Do chromatin loops provide epigenetic gene expression states?

Control of gene expression involves the concerted action of multiple regulatory elements some of which can act over large genomic distances. Physical interaction among these elements can lead to looping of the chromatin fiber. Although posttranslational modifications of chromatin are thought to play a role in the conveyance of epigenetic information, it is largely unknown whether higher order chromatin organization such as looping contributes to epigenetic memory. A related unresolved question is whether chromatin loops are the cause or the effect of transcriptional regulation. Recent work on diverse organisms suggests a memory function for long-range chromatin interactions. It is proposed that higher order folding of the chromatin fiber can serve to maintain active and repressed states of gene expression.

Introduction

The eukaryotic genome is packaged in a highly organized fashion to fit within the spatial constraints of the cell nucleus and at the same time allow for access of regulatory factors to the underlying sequences. The first layer of packaging involves the winding of 147 base pairs of DNA around an octamer of core histone proteins to form a nucleosome, the crystal structure of which has been solved [1]. A string of nucleosomes without any further folding presents itself as an 11 nm fiber under the electron microscope. The next layer of packaging involves the helical stacking of nucleosomes to form a chromatin fiber with a diameter of ∼30 nm of which the structural organization is beginning to be unraveled [2]. While the architecture of chromatin folding at the next higher level is much more obscure, it has become clear that the chromatin fiber is flexible and allows for movement inside of the nucleus [3].

In simple terms, chromatin fiber flexibility allows for physical interactions between distant regulatory sites in the genome in a manner involving contacts in cis and in trans (Figure 1). The term chromatin loop describes interactions in cis with the intervening sequence looped out. However, it is conceivable that trans interactions might turn out to be as important. Fluorescence in situ hybridization (FISH) and chromosome conformation capture (3C) and its derivatives have provided strong evidence that distant enhancers can loop to the promoters they control [4, 5, 6, 7]. Importantly, chromatin loops can be found at both active and repressed genes and are not limited to enhancer–promoter interactions but can also involve insulator elements. Genetic loci at which chromatin loops have been found and the diverse roles loops might play have been extensively reviewed recently [8, 9, 10, 11, 12]. Moreover, with the advent of new technologies that detect a broader spectrum of chromatin contacts, interactions in trans are being increasingly appreciated, although their functions remain largely obscure [13]. A functionally relevant trans interaction is discussed below in the context of polycomb-mediated chromatin interactions. Here we limit our discussion to a specific aspect of chromatin looping, namely the possible role of long-range chromatin interactions in epigenetic memory.

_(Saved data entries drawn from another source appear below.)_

===== config.mk =====
export PLATFORM = sky130hd
export DESIGN_NAME = ren_seg_ctrl
export DESIGN_NICKNAME = d
export VERILOG_FILES = /design/src/logic/ren_pkg.sv /design/src/logic/ren_seg_ctrl.sv
export SDC_FILE = /design/constraint.sdc
export NUM_CORES = 1
export LEC_CHECK = 0
export ABC_CLOCK_PERIOD_IN_PS = 2500
export BUFFER_PORTS_ARGS = -buffer_cell sky130_fd_sc_hd__buf_4
export CORE_ASPECT_RATIO = 1.25
export CORE_MARGIN = 2
export CORE_UTILIZATION = 44
export DETAILED_ROUTE_END_ITERATION = 6
export PLACE_DENSITY = 0.86
export SYNTH_ARGS = -nofsm -noshare
export SYNTH_HDL_FRONTEND = slang
export SYNTH_SLANG_ARGS = --single-unit
export TNS_END_PERCENT = 20

===== constraint.sdc =====
create_clock -name clk -period 2.5 [get_ports clk]
set_input_delay 0 -clock clk [delete_from_list [all_inputs] [get_ports clk]]
set_output_delay 0 -clock clk [all_outputs]
set_load 0.005 [all_outputs]

===== src/logic/ren_pkg.sv =====
//////////////////////////////////////////////////
// shared sizes of the rename matrix
// register and slot number types
// map entry, full rename map and its reset value
// issue queue slot and rename output formats
//////////////////////////////////////////////////

package ren_pkg;

   //////////////////////////////////////////////////
   // sizes
   //////////////////////////////////////////////////

   // issue queue slots, split into two segments
   localparam int ISQ_DEPTH = 8;
   localparam int SEG_DEPTH = 4;
   localparam int NUM_SEG   = ISQ_DEPTH / SEG_DEPTH;

   // register files
   localparam int NUM_LREG  = 8;
   localparam int NUM_PREG  = 32;

   // derived field widths
   localparam int LREG_W    = $clog2(NUM_LREG);
   localparam int PREG_W    = $clog2(NUM_PREG);
   localparam int SLOT_W    = $clog2(ISQ_DEPTH);

   //////////////////////////////////////////////////
   // types
   //////////////////////////////////////////////////

   typedef logic [LREG_W-1:0] lreg_t;
   typedef logic [PREG_W-1:0] preg_t;
   typedef logic [SLOT_W-1:0] slot_idx_t;

   // one logical register mapping, rdy set once the value is written back
   typedef struct packed {
      logic  rdy;
      preg_t preg;
   } map_ent_t;

   // entry i holds the mapping of logical register i
   typedef map_ent_t [NUM_LREG-1:0] ren_map_t;

   // instruction as held in one issue queue slot
   typedef struct packed {
      logic  vld;
      logic  wat;
      logic  src1_vld;
      lreg_t lsrc1;
      logic  src2_vld;
      lreg_t lsrc2;
      logic  dst_vld;
      lreg_t ldst;
      preg_t pdest;
   } isq_inst_t;

   // renamed view of one slot
   // fields are zero unless their own valid bit is set
   typedef struct packed {
      logic     vld;
      logic     inst_rdy;
      logic     src1_vld;
      map_ent_t psrc1;
      logic     src2_vld;
      map_ent_t psrc2;
      logic     dst_vld;
      preg_t    pdest;
      preg_t    fre_preg;
   } ren_out_t;

   typedef ren_out_t [ISQ_DEPTH-1:0] ren_out_vec_t;

   //////////////////////////////////////////////////
   // reset map
   //////////////////////////////////////////////////

   // identity mapping, every entry ready
   function automatic ren_map_t reset_map_f();
      ren_map_t map;
      for (int i = 0; i < NUM_LREG; i++)
      begin
         map[i].rdy  = 1'b1;
         map[i].preg = preg_t'(i);
      end
      return map;
   endfunction

   localparam ren_map_t RESET_MAP = reset_map_f();

endpackage

===== src/logic/ren_seg_ctrl.sv =====
//////////////////////////////////////////////////
// segment control of the rename ring
// two committed map headers and the older segment bit
// retire condition and per segment retire pulses
//////////////////////////////////////////////////

`timescale 1ns/1ps

module ren_seg_ctrl
   import ren_pkg::*;
(
   input  logic                 clk,
   input  logic                 rst_n,
   input  logic [ISQ_DEPTH-1:0] slot_vld_i,
   input  logic [ISQ_DEPTH-1:0] slot_wat_i,
   input  slot_idx_t            wr_ptr_i,
   input  ren_map_t             lo_end_map_i,
   input  ren_map_t             hi_end_map_i,
   output logic                 arch_o,
   output ren_map_t             lo_hdr_o,
   output ren_map_t             hi_hdr_o,
   output logic [NUM_SEG-1:0]   seg_retire_o
);

   // arch_q is the index of the older segment, 0 = lower half
   logic               arch_q;
   ren_map_t           lo_hdr_q;
   ren_map_t           hi_hdr_q;
   logic [NUM_SEG-1:0] seg_done;
   logic [NUM_SEG-1:0] end_rdy;
   logic               ptr_seg;
   logic               ptr_park;
   logic               retire;

   // every logical register mapped to a written-back value
   function automatic logic map_all_rdy(ren_map_t map);
      logic rdy;
      rdy = 1'b1;
      for (int i = 0; i < NUM_LREG; i++)
      begin
         rdy &= map[i].rdy;
      end
      return rdy;
   endfunction

   //////////////////////////////////////////////////
   // retire condition
   //////////////////////////////////////////////////

   // segment done: no valid slot still waiting
   always_comb
   begin
      for (int s = 0; s < NUM_SEG; s++)
      begin
         seg_done[s] = &(~slot_vld_i[s*SEG_DEPTH +: SEG_DEPTH] |
                         ~slot_wat_i[s*SEG_DEPTH +: SEG_DEPTH]);
      end
   end

   assign end_rdy[0] = map_all_rdy(lo_end_map_i);
   assign end_rdy[1] = map_all_rdy(hi_end_map_i);

   // segment the write pointer currently fills
   assign ptr_seg    = wr_ptr_i[SLOT_W-1];

   // pointer parked on the head of an occupied older segment, ring full
   assign ptr_park   = (wr_ptr_i[SLOT_W-2:0] == '0) &&
                       (|slot_vld_i[arch_q*SEG_DEPTH +: SEG_DEPTH]);

   // older segment resolved, not being filled, all its results written back
   assign retire     = seg_done[arch_q] && ((ptr_seg != arch_q) || ptr_park) &&
                       end_rdy[arch_q];

   always_comb
   begin
      seg_retire_o         = '0;
      seg_retire_o[arch_q] = retire;
   end

   //////////////////////////////////////////////////
   // headers and arch
   //////////////////////////////////////////////////

   // the retiring segment's end map becomes the committed map
   // at the head of the segment that follows it
   always_ff @(posedge clk or negedge rst_n)
   begin
      if (!rst_n)
      begin
         arch_q   <= 1'b0;
         lo_hdr_q <= RESET_MAP;
         hi_hdr_q <= RESET_MAP;
      end
      else if (retire)
      begin
         arch_q <= !arch_q;
         if (arch_q)
         begin
            lo_hdr_q <= hi_end_map_i;
         end
         else
         begin
            hi_hdr_q <= lo_end_map_i;
         end
      end
   end

   assign arch_o   = arch_q;
   assign lo_hdr_o = lo_hdr_q;
   assign hi_hdr_o = hi_hdr_q;

endmodule


**After elaboration in Yosys (flattened, before gate mapping)**

Index checks and enable logic that the tools add are counted.
Widths: inputs -> output; s select.

- Bitwise gates (word level): 22
- Multiplexer cells: 6
- Magnitude comparators: 2
- Reductions and logical operators: 12
- Shift-type cells: 1
- Eq/ne operators: 1

Operators by type and width:

| kind | number |
|---|---|
| $not 4->4 | 4 |
| $and 1x1->1 | 14 |
| $or 4x4->4 | 2 |
| $reduce_and 4->1 | 2 |
| $shiftx 8x4->4 | 1 |
| $mux 1 | 5 |
| $logic_and 1x1->1 | 4 |
| $reduce_and 2->1 | 2 |
| $reduce_or 4->1 | 1 |
| $and 2x2->2 | 1 |
| $logic_not 2->1 | 1 |
| $lt 1x2->1 const B | 1 |
| $demux 1 s1 | 1 |
| $ge 1x1->1 const B | 1 |
| $logic_not 1->1 | 1 |
| $logic_or 1x1->1 | 1 |
| $ne 1x1->1 | 1 |
| $not 1->1 | 1 |

- Word-level logic and storage cells: 77
- Output and inout port bits: 99
- Register bits after elaboration: 97

**Longest topological paths before layout**

Gate-level depths: netlist of run 1.

- Depth in word-level cells: 11
- Depth in mapped cells: 7
- Depth with buffers taken out: 5

**Worst setup path after synthesis of run 1**

OpenSTA, ideal clock, no wires.

- Kind: register -> register
- Start: register arch_q (netlist: arch_o)
- End: register lo_hdr_q (netlist bit lo_hdr_o[0])
- Path slack: 0.720 ns
- Data required time: 2.375 ns
- Period minus slack after synthesis: 1.780 ns
- Cell stages (with the launch flop): 8
- Buffers on the path: 2
- Arrival time: 1.655 ns
- Library setup time: 0.125 ns
- Cell sequence: dfrtp_1 nor2b_1 and4_1 a22o_1 nor2b_4 buf_6 buf_12 mux2_4

- Cells in the longest elaborated chain, start to end: 7
- Elaborated cells between the ends (all ways): 12

RTL lines:

| item | line | text |
|---|---|---|
| start: declaration | ren_seg_ctrl.sv:26 | `logic arch_q;` |
| start signal: assignment | ren_seg_ctrl.sv:96 | `arch_q <= !arch_q;` |
| $shiftx 8x4->4 | ren_seg_ctrl.sv:68 | `(\|slot_vld_i[arch_q*SEG_DEPTH +: SEG_DEPTH]);` |
| $reduce_or 4->1 | ren_seg_ctrl.sv:68 |  |
| $logic_and 1x1->1 | ren_seg_ctrl.sv:67 | `assign ptr_park = (wr_ptr_i[SLOT_W-2:0] == '0) &&` |
| $logic_or 1x1->1 | ren_seg_ctrl.sv:71 | `assign retire = seg_done[arch_q] && ((ptr_seg != arch_q) \|\| ptr_park) &&` |
| $logic_and 1x1->1 (2 in a row) | ren_seg_ctrl.sv:71 |  |
| $reduce_and 2->1 (no source line) (*) | -- |  |
| end signal: assignment | ren_seg_ctrl.sv:99 | `lo_hdr_q <= hi_end_map_i;` |
| end: declaration | ren_seg_ctrl.sv:27 | `ren_map_t lo_hdr_q;` |

Every way passes the cells marked *; elsewhere a longest branch is shown, timed or not. The select of a mux whose other input is x is not followed.
A chain may end at the register's enable or synchronous reset.

**Worst setup path after layout of run 1**

- Start: register arch_q (netlist: arch_o)
- End: register lo_hdr_q (netlist bit lo_hdr_o[40])

The elaborated chain is that of the path after synthesis.

==> flow_metrics.env, run 1 <==
export IMPL_outcome="finished, final reports clean"
export IMPL_final_antenna_net_count=0
export IMPL_synth_nets=354
export IMPL_multi_input_area_um2=1300
export IMPL_vias_per_cell=4.78
export IMPL_synthMuxAreaShare_pct=25.1
export IMPL_post_dp_cell_area_um2=5600
export IMPL_critical_path_arrival_ns=2.24
export IMPL_dr_pass1_iters=4
export IMPL_synth_simple_area_share_pct=6.59
export IMPL_drt_total_wl_um=11600
export IMPL_setup_ws_ns=0.510
export IMPL_start_util_pct=45.0
export IMPL_cts_buffer_depth=2
export IMPL_insertion_delay_ns=0.36
export IMPL_setup_viol=0
export IMPL_ys_warnings_count=0
export IMPL_regArea_um2=2480
export IMPL_pre_cts_slack_ns=0.537
export IMPL_grt_pass1_wl_um=17800
export IMPL_io_buffers=215
export IMPL_ys_ff_latch=97
export IMPL_synth_area_um2=3890
export IMPL_grt_use_total_pct=24.8
export IMPL_grt_setup_unrepaired="no"
export IMPL_cts_root_buffer="clkbuf_8"
export IMPL_maxSlewViolCount=0
export IMPL_nets=655
export IMPL_cts_resized_gates=0
export IMPL_synth_compound_area_share_pct=1.70
export IMPL_start_kind="flip-flop"
export IMPL_drc=0
export IMPL_antenna_found_initial=0
export IMPL_vias=3166
export IMPL_ys_seq_area_share_pct=63.6
export IMPL_synth_top_family_by_area="multiplexers"
export IMPL_drt_iter0_markers=146
export IMPL_syn2layout_area_growth_pct=71.5
export IMPL_io_pins=216
export IMPL_slew_headroom_pct=59.2
export IMPL_synth_cells=237
export IMPL_finalCritPeriodShare_pct=79.6
export IMPL_tightest_slew_ns=0.612
export IMPL_rows=38
export IMPL_finalCriticalPeriod_ns=1.99
export IMPL_coreArea_um2=8650
export IMPL_fin_hold_ws_ns=0.0331
export IMPL_cts_made_buffers=9
export IMPL_final_setup_tns_ns=0
export IMPL_synth_cell_types=34
export IMPL_cp_end_kind="flip-flop"
export IMPL_crit_required_ns=2.75
export IMPL_die_y_um=109
export IMPL_maxCapViolations=0
export IMPL_die_area_um2=9630
export IMPL_skew_ns=0.00625
export IMPL_avgSynthCellArea_um2=16.4
export IMPL_fin_area_um2=6680
export IMPL_place_congestion=0.836
export IMPL_finalHoldViolCount=0
export IMPL_path_class="flip-flop to flip-flop"
export IMPL_drive_above_1_share_pct=63.4
export IMPL_max_freq_mhz=503
export IMPL_dp_hpwl_um=7140
export IMPL_n_fill_cell=523
export IMPL_power_leakage_nw=3.47
export IMPL_grt_start_max_net_pins=51
export IMPL_crit_fanout=48
export IMPL_gr_total_overflow=0
export IMPL_grt_pass1_vias=3624
export IMPL_antenna_cells=0
export IMPL_htree_levels=3
export IMPL_cts_tree="built"
export IMPL_power_density_nw_per_um2=485
export IMPL_synth_xor_xnor_area_share_pct=0
export IMPL_power_mw=3.24
export IMPL_min_path_type="primary input to flip-flop"
export IMPL_dieWidth_um=88.2
export IMPL_synthAdderAreaFrac_pct=0
export IMPL_routedWlPerCell_um=17.6
export IMPL_clkTransAtPathRegs_ns=0.09
export IMPL_irDropWorstVdd_mv=0.271
export IMPL_cts_sinks=97
## cell usage in the layout (no fill, tap or decap), types with 2 or more instances in the layout
master	instances
nand4_1	2
and4_1	3
and2_1	2
nand2b_1	8
nand3_1	2
nor2_1	3
mux2_2	40
buf_4	215
mux2_4	20
nand2_1	4
dfrtp_1	57
mux2_1	20
a21oi_1	2
nor2b_1	2
dfstp_2	40
dlygate4sd3_1	82
buf_12	3
clkbuf_8	11
a222oi_1	2
bufinv_16	3
or2_2	8
## state kept, by name (all words and copies together), names as in the netlist
name      count
arch_o        1
hi_hdr_o     48
lo_hdr_o     48
## per-layer routing
metal / vias up / GRT usage [%] / wire length [um]
li1: 1433 / - / -
met1: 1542 / 25.2 / 4060
met2: 164 / 47.2 / 6430
met3: 27 / 5.30 / 771
met4: 0 / 11.9 / 382
met5: - / 0 / 0
## worst max-delay path: stages (launching register included)
cell and delay, ns:
dfrtp_1 0.48, nor2b_1 0.17, and4_1 0.19, a22o_1 0.18
nor2b_4 0.17, buf_12 0.28, mux2_2 0.38
## cell type report
class / count / area share [%]
clock buffers: 12 / 2.32
flip-flops and latches: 97 / 37.1
well taps: 120 / 2.25
clock inverters: 4 / 1.48
multi-input cells: 129 / 19.4
repair buffers: 300 / 37.4
inverters: 1 / 0.0562
## path summary, 6_finish.rpt
check,start,endpoint,slack (ns),depth (start not counted)
min in group asynchronous,rst_n,hi_hdr_o[15],0.19,2
min,wr_ptr_i[1],arch_o,0.03,4
max in group asynchronous,rst_n,lo_hdr_o[23],1.56,3
min reg2reg,hi_hdr_o[25],hi_hdr_o[25],0.50,1
max reg2reg,arch_o,lo_hdr_o[40],0.51,6
max,arch_o,lo_hdr_o[40],0.51,6
## power breakdown
group          leakage [nW]  internal [mW]  switching (mW)
Combinational          2.14          0.254           0.118
Sequential             1.20           1.60          0.0139
Clock                 0.127          0.722           0.527
## through the flow
stage / util (%) / instances
finish: 77.2 / 663
CTS: 77.2 / 663
global route: 77.2 / 663
floorplan: - / 237
detailed placement: 64.8 / 565
global placement: 64.8 / 565
## what timing repair did
action / CTS / global route
hold buffers: 82 / 0
hold endpoints to repair: 108 / 0
setup buffers: 0 / 0
## cells in the mapped netlist, drive strengths merged
cell     instances  area, um^2
dfstp           40        1050
nand3            2        10.0
a21oi            2        10.0
nand2            5        21.3
and2             2        12.5
o21ai            1        5.00
dfrtp           57        1430
clkbuf           2        10.0
nor2b            3        26.3
mux2            80         976
and4             3        26.3
a2111oi          1        8.76
nand4            2        12.5
or2              8        50.1
o31ai            1        7.51
nor4             1        6.26
buf              8         105
and4bb           1        12.5
a222oi           2        20.0
a22o             1        8.76
inv              1        3.75
nand2b           8        50.1
o22ai            1        6.26
or4              1        11.3
nor2             3        11.3
and3             1        6.26
## kinds of logic after synthesis
kind of cell	Yosys count
mux	80
simple gates	40
buf+inv	11
compound gates	9
flops	97
(Power assumes the default switching activity.)
==> inputs of run 2 (changes only) <==
--- a/config.mk
+++ b/config.mk
@@ -5,7 +5,7 @@
 export SDC_FILE = /design/constraint.sdc
 export NUM_CORES = 1
 export LEC_CHECK = 0
-export ABC_CLOCK_PERIOD_IN_PS = 2500
+export ABC_CLOCK_PERIOD_IN_PS = 1850
 export BUFFER_PORTS_ARGS = -buffer_cell sky130_fd_sc_hd__buf_4
 export CORE_ASPECT_RATIO = 1.25
 export CORE_MARGIN = 2
==> constraint.sdc (replaced) <==
create_clock -name clk -period 1.85 [get_ports clk]
set_input_delay 0 -clock clk [delete_from_list [all_inputs] [get_ports clk]]
set_output_delay 0 -clock clk [all_outputs]
set_load 0.005 [all_outputs]
==> flow_metrics.env, run 2 (same netlist as run 1, synthesis figures left out) <==
export IMPL_start_util_pct=45.0
export IMPL_clkTransAtPathRegs_ns=0.09
export IMPL_start_kind="flip-flop"
export IMPL_drive_above_1_share_pct=64.1
export IMPL_min_path_type="primary input to flip-flop"
export IMPL_gr_total_overflow=0
export IMPL_drt_iter0_markers=87
export IMPL_finalCritPeriodShare_pct=98.6
export IMPL_power_density_nw_per_um2=624
export IMPL_maxSlewViolCount=0
export IMPL_sw_frac_of_total_pct=21.8
export IMPL_slowest_stage="dfrtp_1"
export IMPL_vias_per_cell=4.87
export IMPL_pre_cts_slack_ns=0.0294
export IMPL_slew_headroom_pct=62.7
export IMPL_die_area_um2=9630
export IMPL_n_fill_cell=498
export IMPL_setup_ws_ns=0.0261
export IMPL_crit_path_frequent_cell="buf_4"
export IMPL_power_leakage_nw=3.53
export IMPL_max_freq_mhz=548
export IMPL_crit_fanout=7
export IMPL_insertion_delay_ns=0.37
export IMPL_grt_setup_unrepaired="yes"
export IMPL_io_buffers=215
export IMPL_setup_viol=0
export IMPL_p_switching_mw=0.924
export IMPL_endpoint="seg_retire_o[1]"
export IMPL_skew_ns=0.00888
export IMPL_power_share_clock_pct=36.5
export IMPL_path_class="flip-flop to primary output"
export IMPL_grt_start_max_net_pins=49
export IMPL_coreArea_um2=8650
export IMPL_dr_pass1_iters=6
export IMPL_p_int_mw=3.31
export IMPL_io_pins=216
export IMPL_fin_area_um2=6790
export IMPL_critical_path_arrival_ns=1.82
export IMPL_layout_commonest_cell="buf_4"
export IMPL_cts_buffer_depth=2
export IMPL_comb_power_share_pct=12.0
export IMPL_grt_use_total_pct=25.4
export IMPL_crit_required_ns=1.85
export IMPL_cts_tree="built"
export IMPL_htree_levels=3
export IMPL_startpoint="arch_o"
export IMPL_die_y_um=109
export IMPL_dp_hpwl_um=7580
export IMPL_syn2layout_area_growth_pct=74.2
export IMPL_cts_made_buffers=9
export IMPL_grt_pass1_vias=3615
export IMPL_vias=3281
export IMPL_final_core_util_pct=78.4
export IMPL_nets=664
export IMPL_antenna_found_initial=1
export IMPL_r2r_start="arch_o"
export IMPL_routedWlPerCell_um=18.5
export IMPL_cts_sinks=97
export IMPL_r2r_slack_ns=0.03
export IMPL_rows=38
export IMPL_tightest_slew_ns=0.560
export IMPL_ff2ff_path_depth=7
export IMPL_drc=0
export IMPL_grt_pass1_wl_um=17900
export IMPL_final_antenna_net_count=0
export IMPL_irDropWorstVdd_mv=0.401
export IMPL_critical_path_max_stage_delay_ns=0.38
export IMPL_dieWidth_um=88.2
export IMPL_cp_end_kind="primary output"
export IMPL_drt_total_wl_um=12400
export IMPL_seqPwrFrac_pct=51.5
export IMPL_crit_chain="buf_4, and2_1, nand4_1, o22ai_1, nor2b_1, buf_4"
export IMPL_cts_root_buffer="clkbuf_8"
export IMPL_worstReg2RegEnd="lo_hdr_o[25]"
export IMPL_post_dp_cell_area_um2=5640
export IMPL_maxCapViolations=0
export IMPL_finalCriticalPeriod_ns=1.82
export IMPL_outcome="finished, final reports clean"
export IMPL_final_cell_mix="buf_4, dlygate4sd3_1, dfrtp_1"
export IMPL_fin_hold_ws_ns=0.0884
export IMPL_place_congestion=0.824
export IMPL_finalHoldViolCount=0
-- run 2: power by group through the flow --
stage | Clock [mW] | Combinational [mW] | Sequential (mW)
final | 1.55 | 0.510 | 2.18
after global routing | 1.67 | 0.545 | 2.19
after CTS | 1.57 | 0.502 | 2.18
after detailed placement | 0 | 0.360 | 2.22
after global placement | 0 | 0.349 | 2.22
after floorplan | 0 | 0.0524 | 2.22
-- run 2: metal layers --
metal / global-route usage [%] / up-vias / part of all wire (%)
met5: 0 / - / 0
met3: 5.75 / 42 / 6.5
met2: 48.6 / 174 / 57
met1: 24.0 / 1610 / 33
met4: 14.8 / 0 / 4.0
li1: - / 1455 / -
-- run 2: per-stage QoR --
step	power [mW]	instances	TNS [ns]
after floorplan	2.27	237	0
after global placement	2.56	570	0
after detailed placement	2.58	570	0
after CTS	4.26	668	0
after global routing	4.41	673	-0.327
final	4.24	674	0
-- run 2: worst min-delay path by stage --
stage                      startpoint  depth (start not counted)            to  slack [ns]
after floorplan                 rst_n                          0        arch_o       -0.30
after global placement          rst_n                          1  hi_hdr_o[24]        0.02
after detailed placement        rst_n                          1  hi_hdr_o[24]        0.02
after CTS                 wr_ptr_i[0]                          4        arch_o       0.009
after global routing      wr_ptr_i[0]                          4        arch_o        0.14
final                     wr_ptr_i[0]                          4        arch_o        0.09
-- run 2: area by class of cell --
class	instances	area [um^2]	share of cell area, %
Inverter	1	3.75	0.0553
Timing Repair Buffer	309	2630	38.7
Sequential cell	97	2480	36.5
Clock buffer	10	138	2.03
Multi-Input combinational cell	129	1300	19.1
Antenna cell	2	5.00	0.0738
Clock inverter	6	87.6	1.29
Tap cell	120	150	2.21
-- run 2: repair_timing --
action	4_1_cts	5_1_grt
hold buffers	82	0
endpoints found under the setup margin	0	19
resized for setup	0	4
buffers inserted	0	2
endpoints found under the hold margin	122	0
-- run 2: worst max-delay path, delay by kind of cell, from the launching register on --
| family | cells | cell delay, ns |
|---|---|---|
| flip-flops | 1 | 0.38 |
| AND/OR/NAND/NOR | 3 | 0.48 |
| AO/OA/AOI/OAI | 1 | 0.30 |
| buffers and inverters | 2 | 0.31 |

Our topic necessitates a brief description of the term epigenetics and how it will be used here. An epigenetic trait is defined as a stably heritable phenotype resulting from changes in a chromosome without alterations in the DNA sequence [14]. The term ‘heritable’ is most often used in the context of transgenerational inheritance or inheritance from mother to daughter cell, that is, a form of memory that persists through mitosis or meiosis. However, frequently, the term epigenetic memory is employed when considering events that do not necessarily involve cell division, such as the memory of recent transcriptional activity. In the case of the inducible GAL1 gene in yeast, it has been proposed that changes in chromatin organization and subnuclear localization might mediate this form of transcriptional memory [15, 16] (Figure 2, see below). However, additional work, including elegant heterokaryon experiments, indicates that this memory function can be imparted by information contained within the cytoplasm and can be maintained over several cell division cycles [17, 18••].

A form of transcriptional memory in mammalian cells, also referred to as transiently poised state or dynamic bookmarking has been linked to the persistence of general transcription factors. For example, a recent study in T cells showed that following repression, the prolonged presence of the histone acetyltransferase p300 and RNA polymerase II facilitates rapid re-induction of immediate early genes by stimuli that by themselves are ineffective without prior transcription [19^•]. Thus, possible mechanisms that mark genes for rapid activation might include chromatin modifications, transcription factors, and cytoplasmic proteins. In view of these possibilities, the above definition of epigenetics is somewhat arbitrarily confined, although it follows conventional and perhaps pragmatic thinking of epigenetics in the context of proteins associated with chromatin. In the following sections we specifically consider not only some recent but also older work from different systems suggesting that higher order chromatin organization might play a role epigenetic memory.